_WHAT THE TASK REQUIRES_
Print this span of the material below exactly: the line with "localparam logic [7:0] LEAD1_MASK = 8'h00;", the line with "logic full;", and every line between them, but nothing else.
----- RECORD SET
File: config.mk
export PLATFORM = sky130hd
export DESIGN_NAME = utf16_to_utf8_encoder_core
export DESIGN_NICKNAME = d
export VERILOG_FILES = /design/src/u2u8_pkg.sv /design/src/utf16_to_utf8_encoder_core.sv /design/src/u2u8_front.sv /design/src/u2u8_queue.sv /design/src/u2u8_back.sv
export SDC_FILE = /design/constraint.sdc
export NUM_CORES = 1
export LEC_CHECK = 0
export BUFFER_PORTS_ARGS = -buffer_cell sky130_fd_sc_hd__buf_2
export CAP_MARGIN = 20
export CORE_ASPECT_RATIO = 0.75
export CORE_MARGIN = 5
export CORE_UTILIZATION = 45
export CTS_BUF_LIST = sky130_fd_sc_hd__clkbuf_4
export DETAILED_ROUTE_END_ITERATION = 7
export HOLD_SLACK_MARGIN = 0.02
export SETUP_SLACK_MARGIN = 0.4
export SYNTH_ARGS = -nofsm -noshare
export SYNTH_HDL_FRONTEND = slang
export SYNTH_SLANG_ARGS = --single-unit
File: constraint.sdc
create_clock -name clock -period 8.65 [get_ports clock]
set_input_delay 0.4325 -clock clock [delete_from_list [all_inputs] [get_ports clock]]
set_output_delay 0.4325 -clock clock [all_outputs]
set_load 0.05 [all_outputs]
File: src/u2u8_pkg.sv
package u2u8_pkg;

   localparam int QUEUE_DEPTH = 4;

   localparam logic [5:0]  SURR_HIGH_TAG = 6'b110110;  // 0xD800 .. 0xDBFF
   localparam logic [5:0]  SURR_LOW_TAG  = 6'b110111;  // 0xDC00 .. 0xDFFF
   localparam logic [15:0] SURR_HIGH_BASE = 16'hD800;
   localparam logic [20:0] SUPP_BASE      = 21'h10000;

   localparam logic [7:0] LEAD1_MASK = 8'h00;
   localparam logic [7:0] LEAD2_MASK = 8'hC0;
   localparam logic [7:0] LEAD3_MASK = 8'hE0;
   localparam logic [7:0] LEAD4_MASK = 8'hF0;
   localparam logic [7:0] CONT_MASK  = 8'h80;

   typedef struct packed {
      logic [15:0] code_unit;
      logic        end_of_string;
   } req_payload_type;

   typedef struct packed {
      logic [7:0] utf8_byte;
      logic       last_byte;
   } rsp_payload_type;

   // One queue entry: an optional flushed high surrogate, then an optional code point.
   typedef struct packed {
      logic        flush_valid;
      logic [9:0]  flush_bits;
      logic        main_valid;
      logic [20:0] main_cp;
      logic        last;
   } job_type;

   // Queue status seen by the front and back ends.
   typedef struct packed {
      logic full;
      logic empty;
   } queue_status_type;

   function automatic logic [2:0] utf8_len(input logic [20:0] cp);
      logic [2:0] len;
      if (cp < 21'h80) begin
         len = 3'd1;
      end else if (cp < 21'h800) begin
         len = 3'd2;
      end else if (cp < SUPP_BASE) begin
         len = 3'd3;
      end else begin
         len = 3'd4;
      end
      return len;
   endfunction

   // Byte idx (0 = lead) of the len-byte encoding of cp.
   function automatic logic [7:0] utf8_byte_at(input logic [20:0] cp, input logic [2:0] len,
                                               input logic [1:0] idx);
      logic [7:0] b;
      logic [1:0] grp;
      grp = 2'(len - 3'd1 - {1'b0, idx});
      if (idx == 2'd0) begin
         case (len)
            3'd1:    b = LEAD1_MASK | {1'b0, cp[6:0]};
            3'd2:    b = LEAD2_MASK | {3'b000, cp[10:6]};
            3'd3:    b = LEAD3_MASK | {4'b0000, cp[15:12]};
            default: b = LEAD4_MASK | {5'b00000, cp[20:18]};
         endcase
      end else begin
         case (grp)
            2'd0:    b = CONT_MASK | {2'b00, cp[5:0]};
            2'd1:    b = CONT_MASK | {2'b00, cp[11:6]};
            default: b = CONT_MASK | {2'b00, cp[17:12]};
         endcase
      end
      return b;
   endfunction

endpackage

File: src/utf16_to_utf8_encoder_core.sv
// UTF-16 to UTF-8 transcoder. Each req transaction carries one 16-bit code unit and an
// end_of_string flag; each rsp transaction carries one UTF-8 byte, with last_byte set on
// the final byte of the string. A high surrogate is held until the next unit: a following
// low surrogate makes a 4-byte sequence, anything else flushes the held surrogate as a
// 3-byte sequence before the new unit. Lone low surrogates encode as 3 bytes. end_of_string
// flushes anything held. Timing: the front end takes one unit per cycle while the job queue
// (QueueDepth entries) has room; the back end sends one byte per cycle while a job is queued
// and rsp_stall is low. A unit yields 1 to 3 bytes for BMP values, 4 per surrogate pair
// (two units), and up to 6 when a held surrogate is flushed. A held high surrogate in
// mid-string produces no byte. Sustained throughput is set by the one-byte rsp port.
// When idle, a unit passes through the job queue and the registered output to the rsp port.
module utf16_to_utf8_encoder_core #(
   parameter int QueueDepth = u2u8_pkg::QUEUE_DEPTH
) (
   input  logic                      clock,
   input  logic                      reset,
   // code unit input
   input  logic                      req_valid,
   output logic                      req_stall,
   input  u2u8_pkg::req_payload_type req_payload,
   // byte output
   output logic                      rsp_valid,
   input  logic                      rsp_stall,
   output u2u8_pkg::rsp_payload_type rsp_payload
);

   u2u8_pkg::queue_status_type q_status;
   u2u8_pkg::job_type          push_job, head_job;
   logic                       push, pop, held_valid;

   // Front end: surrogate pairing, emits one job per unit that yields bytes.
   u2u8_front u_front (
      .clock      (clock),
      .reset      (reset),
      .req_valid  (req_valid),
      .req_stall  (req_stall),
      .req_payload(req_payload),
      .q_status   (q_status),
      .push       (push),
      .push_job   (push_job),
      .held_valid (held_valid)
   );

   // Job queue decouples unit intake from byte output.
   u2u8_queue #(
      .QueueDepth(QueueDepth)
   ) u_queue (
      .clock   (clock),
      .reset   (reset),
      .push    (push),
      .push_job(push_job),
      .pop     (pop),
      .head_job(head_job),
      .q_status(q_status)
   );

   // Back end: serializes each job into bytes, registered output.
   u2u8_back u_back (
      .clock      (clock),
      .reset      (reset),
      .q_status   (q_status),
      .head_job   (head_job),
      .pop        (pop),
      .rsp_valid  (rsp_valid),
      .rsp_stall  (rsp_stall),
      .rsp_payload(rsp_payload)
   );

`ifndef SYNTHESIS
   // no push into a full queue
   a_no_overflow: assert property (@(posedge clock) disable iff (reset)
      push |-> !q_status.full)
      else $error("job pushed into full queue");

   // no pop from an empty queue
   a_no_underflow: assert property (@(posedge clock) disable iff (reset)
      pop |-> !q_status.empty)
      else $error("job popped from empty queue");

   // end of string leaves nothing held
   a_eos_flush: assert property (@(posedge clock) disable iff (reset)
      (req_valid && !req_stall && req_payload.end_of_string) |=> !held_valid)
      else $error("surrogate still held after end of string");
`endif

endmodule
----------
_TASK RESULT_
   localparam logic [7:0] LEAD1_MASK = 8'h00;
   localparam logic [7:0] LEAD2_MASK = 8'hC0;
   localparam logic [7:0] LEAD3_MASK = 8'hE0;
   localparam logic [7:0] LEAD4_MASK = 8'hF0;
   localparam logic [7:0] CONT_MASK  = 8'h80;

   typedef struct packed {
      logic [15:0] code_unit;
      logic        end_of_string;
   } req_payload_type;

   typedef struct packed {
      logic [7:0] utf8_byte;
      logic       last_byte;
   } rsp_payload_type;

   // One queue entry: an optional flushed high surrogate, then an optional code point.
   typedef struct packed {
      logic        flush_valid;
      logic [9:0]  flush_bits;
      logic        main_valid;
      logic [20:0] main_cp;
      logic        last;
   } job_type;

   // Queue status seen by the front and back ends.
   typedef struct packed {
      logic full;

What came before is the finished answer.